For instance systems with arm64 might need UEFI or if you enable SEV now you need additional support for that which is why I'd agree with Russ's stance on this.

Every time someone asks us to provide support for a new cloud instance type (like a graviton 4 or azure's arm) we have to go in and sometimes provide a ton of new code to get it working.

kfreds•6mo ago
I assume you're referring to this[1]. I don't think it's necessary to bring all of that into the Go runtime itself, or ask the Go team to maintain it. It would be part of your application, and similar to a board support package.

TamaGo already supports UEFI on x86, and that too would be part of the BSP for your application, not something that would need to be upstreamed to Go proper. Same for AMD SEV SNP.
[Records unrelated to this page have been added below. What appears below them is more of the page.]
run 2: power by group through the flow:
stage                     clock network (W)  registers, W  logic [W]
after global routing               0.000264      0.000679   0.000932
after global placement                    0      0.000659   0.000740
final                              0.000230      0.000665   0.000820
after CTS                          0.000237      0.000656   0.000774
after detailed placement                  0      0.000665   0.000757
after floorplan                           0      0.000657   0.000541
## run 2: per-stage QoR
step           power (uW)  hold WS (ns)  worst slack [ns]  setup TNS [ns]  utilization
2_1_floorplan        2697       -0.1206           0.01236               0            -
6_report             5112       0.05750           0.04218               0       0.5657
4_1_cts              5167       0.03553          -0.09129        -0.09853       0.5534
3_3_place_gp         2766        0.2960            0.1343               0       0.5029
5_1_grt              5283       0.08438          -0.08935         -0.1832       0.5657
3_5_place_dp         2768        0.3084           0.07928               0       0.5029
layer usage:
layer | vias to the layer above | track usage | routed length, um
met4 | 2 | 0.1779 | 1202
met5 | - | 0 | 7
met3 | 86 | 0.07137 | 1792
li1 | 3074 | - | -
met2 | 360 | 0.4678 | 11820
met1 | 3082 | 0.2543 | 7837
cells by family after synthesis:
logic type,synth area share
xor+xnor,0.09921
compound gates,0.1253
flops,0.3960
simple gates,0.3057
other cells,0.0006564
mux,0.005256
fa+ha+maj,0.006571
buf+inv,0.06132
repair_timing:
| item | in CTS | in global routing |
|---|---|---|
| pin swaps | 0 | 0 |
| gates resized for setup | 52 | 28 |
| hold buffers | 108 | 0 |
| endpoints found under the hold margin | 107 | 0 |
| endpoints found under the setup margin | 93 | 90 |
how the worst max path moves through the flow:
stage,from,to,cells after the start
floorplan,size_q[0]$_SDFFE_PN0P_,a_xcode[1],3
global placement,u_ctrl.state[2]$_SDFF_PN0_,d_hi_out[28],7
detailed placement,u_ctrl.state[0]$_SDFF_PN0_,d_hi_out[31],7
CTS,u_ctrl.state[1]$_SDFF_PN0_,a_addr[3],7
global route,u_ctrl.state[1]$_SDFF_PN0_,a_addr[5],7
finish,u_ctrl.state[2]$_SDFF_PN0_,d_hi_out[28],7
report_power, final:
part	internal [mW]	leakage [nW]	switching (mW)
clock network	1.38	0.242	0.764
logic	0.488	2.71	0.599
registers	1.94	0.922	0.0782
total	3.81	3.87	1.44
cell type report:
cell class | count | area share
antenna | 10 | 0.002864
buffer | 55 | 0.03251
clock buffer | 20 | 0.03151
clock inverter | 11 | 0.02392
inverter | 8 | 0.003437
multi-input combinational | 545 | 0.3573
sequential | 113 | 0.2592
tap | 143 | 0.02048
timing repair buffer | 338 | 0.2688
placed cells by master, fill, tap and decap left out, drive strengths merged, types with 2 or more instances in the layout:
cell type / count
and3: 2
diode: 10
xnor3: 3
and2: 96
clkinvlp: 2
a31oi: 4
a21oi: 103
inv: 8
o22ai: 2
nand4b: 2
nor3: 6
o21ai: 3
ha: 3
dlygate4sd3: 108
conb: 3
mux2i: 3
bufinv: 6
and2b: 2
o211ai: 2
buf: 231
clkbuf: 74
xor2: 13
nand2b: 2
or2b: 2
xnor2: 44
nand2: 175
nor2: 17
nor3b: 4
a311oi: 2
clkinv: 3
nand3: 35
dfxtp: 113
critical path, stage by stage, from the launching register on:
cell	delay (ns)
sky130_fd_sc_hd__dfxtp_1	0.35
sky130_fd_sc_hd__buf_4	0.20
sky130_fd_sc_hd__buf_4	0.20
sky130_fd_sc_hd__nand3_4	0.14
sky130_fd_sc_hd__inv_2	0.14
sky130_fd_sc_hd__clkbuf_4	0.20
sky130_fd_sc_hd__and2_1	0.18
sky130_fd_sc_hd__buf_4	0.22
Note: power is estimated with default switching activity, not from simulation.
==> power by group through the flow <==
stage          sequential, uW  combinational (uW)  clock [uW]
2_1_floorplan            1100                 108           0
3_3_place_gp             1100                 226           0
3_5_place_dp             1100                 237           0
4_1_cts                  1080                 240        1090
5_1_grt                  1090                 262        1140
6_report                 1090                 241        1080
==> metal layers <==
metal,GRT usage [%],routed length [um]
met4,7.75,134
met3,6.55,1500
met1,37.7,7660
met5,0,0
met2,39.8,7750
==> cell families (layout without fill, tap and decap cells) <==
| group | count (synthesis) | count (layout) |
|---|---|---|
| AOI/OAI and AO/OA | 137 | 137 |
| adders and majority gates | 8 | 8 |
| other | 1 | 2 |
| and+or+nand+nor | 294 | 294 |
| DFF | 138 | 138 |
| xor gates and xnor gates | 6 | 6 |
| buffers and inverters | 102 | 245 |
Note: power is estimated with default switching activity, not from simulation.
File: src/rtl/cw_pkg.sv
package cw_pkg;
  typedef enum logic [2:0] {
    WK_IDLE,
    WK_CHECK,
    WK_HWAIT,
    WK_HDR,
    WK_PWAIT,
    WK_PAY,
    WK_OUT
  } walk_state_t;
endpackage

File: src/rtl/cw_loop_guard.sv
module cw_loop_guard #(
  parameter int unsigned ADDR_W = 24
) (
  input  logic              clk,
  input  logic              rst,
  input  logic              clear,
  input  logic              commit,
  input  logic [ADDR_W-1:0] probe,
  output logic              hit
);
  localparam logic [ADDR_W-1:0] FILL = '1;

  logic [ADDR_W-1:0] last_q, low_q, high_q;

  assign hit = (probe == low_q) || (probe == high_q);

  always_ff @(posedge clk) begin
    if (rst || clear) begin
      last_q <= FILL;
      low_q  <= FILL;
      high_q <= FILL;
    end else if (commit) begin
      if (probe < last_q) low_q <= probe;
      else                high_q <= probe;
      last_q <= probe;
    end
  end

  AST_COMMIT_FRESH: assert property (@(posedge clk) disable iff (rst)
    commit |-> !hit);
  AST_COMMIT_RECORDED: assert property (@(posedge clk) disable iff (rst)
    (commit && !clear) |=> (low_q == $past(probe) || high_q == $past(probe)));
endmodule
As for you (nanovms) supporting new instance types, wouldn't it be nice to do that work in Go? :)

Edit: I wonder how big the performance impact would be if you used TamaGo's virtio-net support instead of calling from Go into nanos.

advanderveer•6mo ago
I would be interested in this if it enabled deterministic simulation testing for the Go programming languages. There have been some efforts in this area but with little success.
rcarmo•6mo ago
I use TinyGo, and it does that job well. Not sure if it’s necessary to mainline it.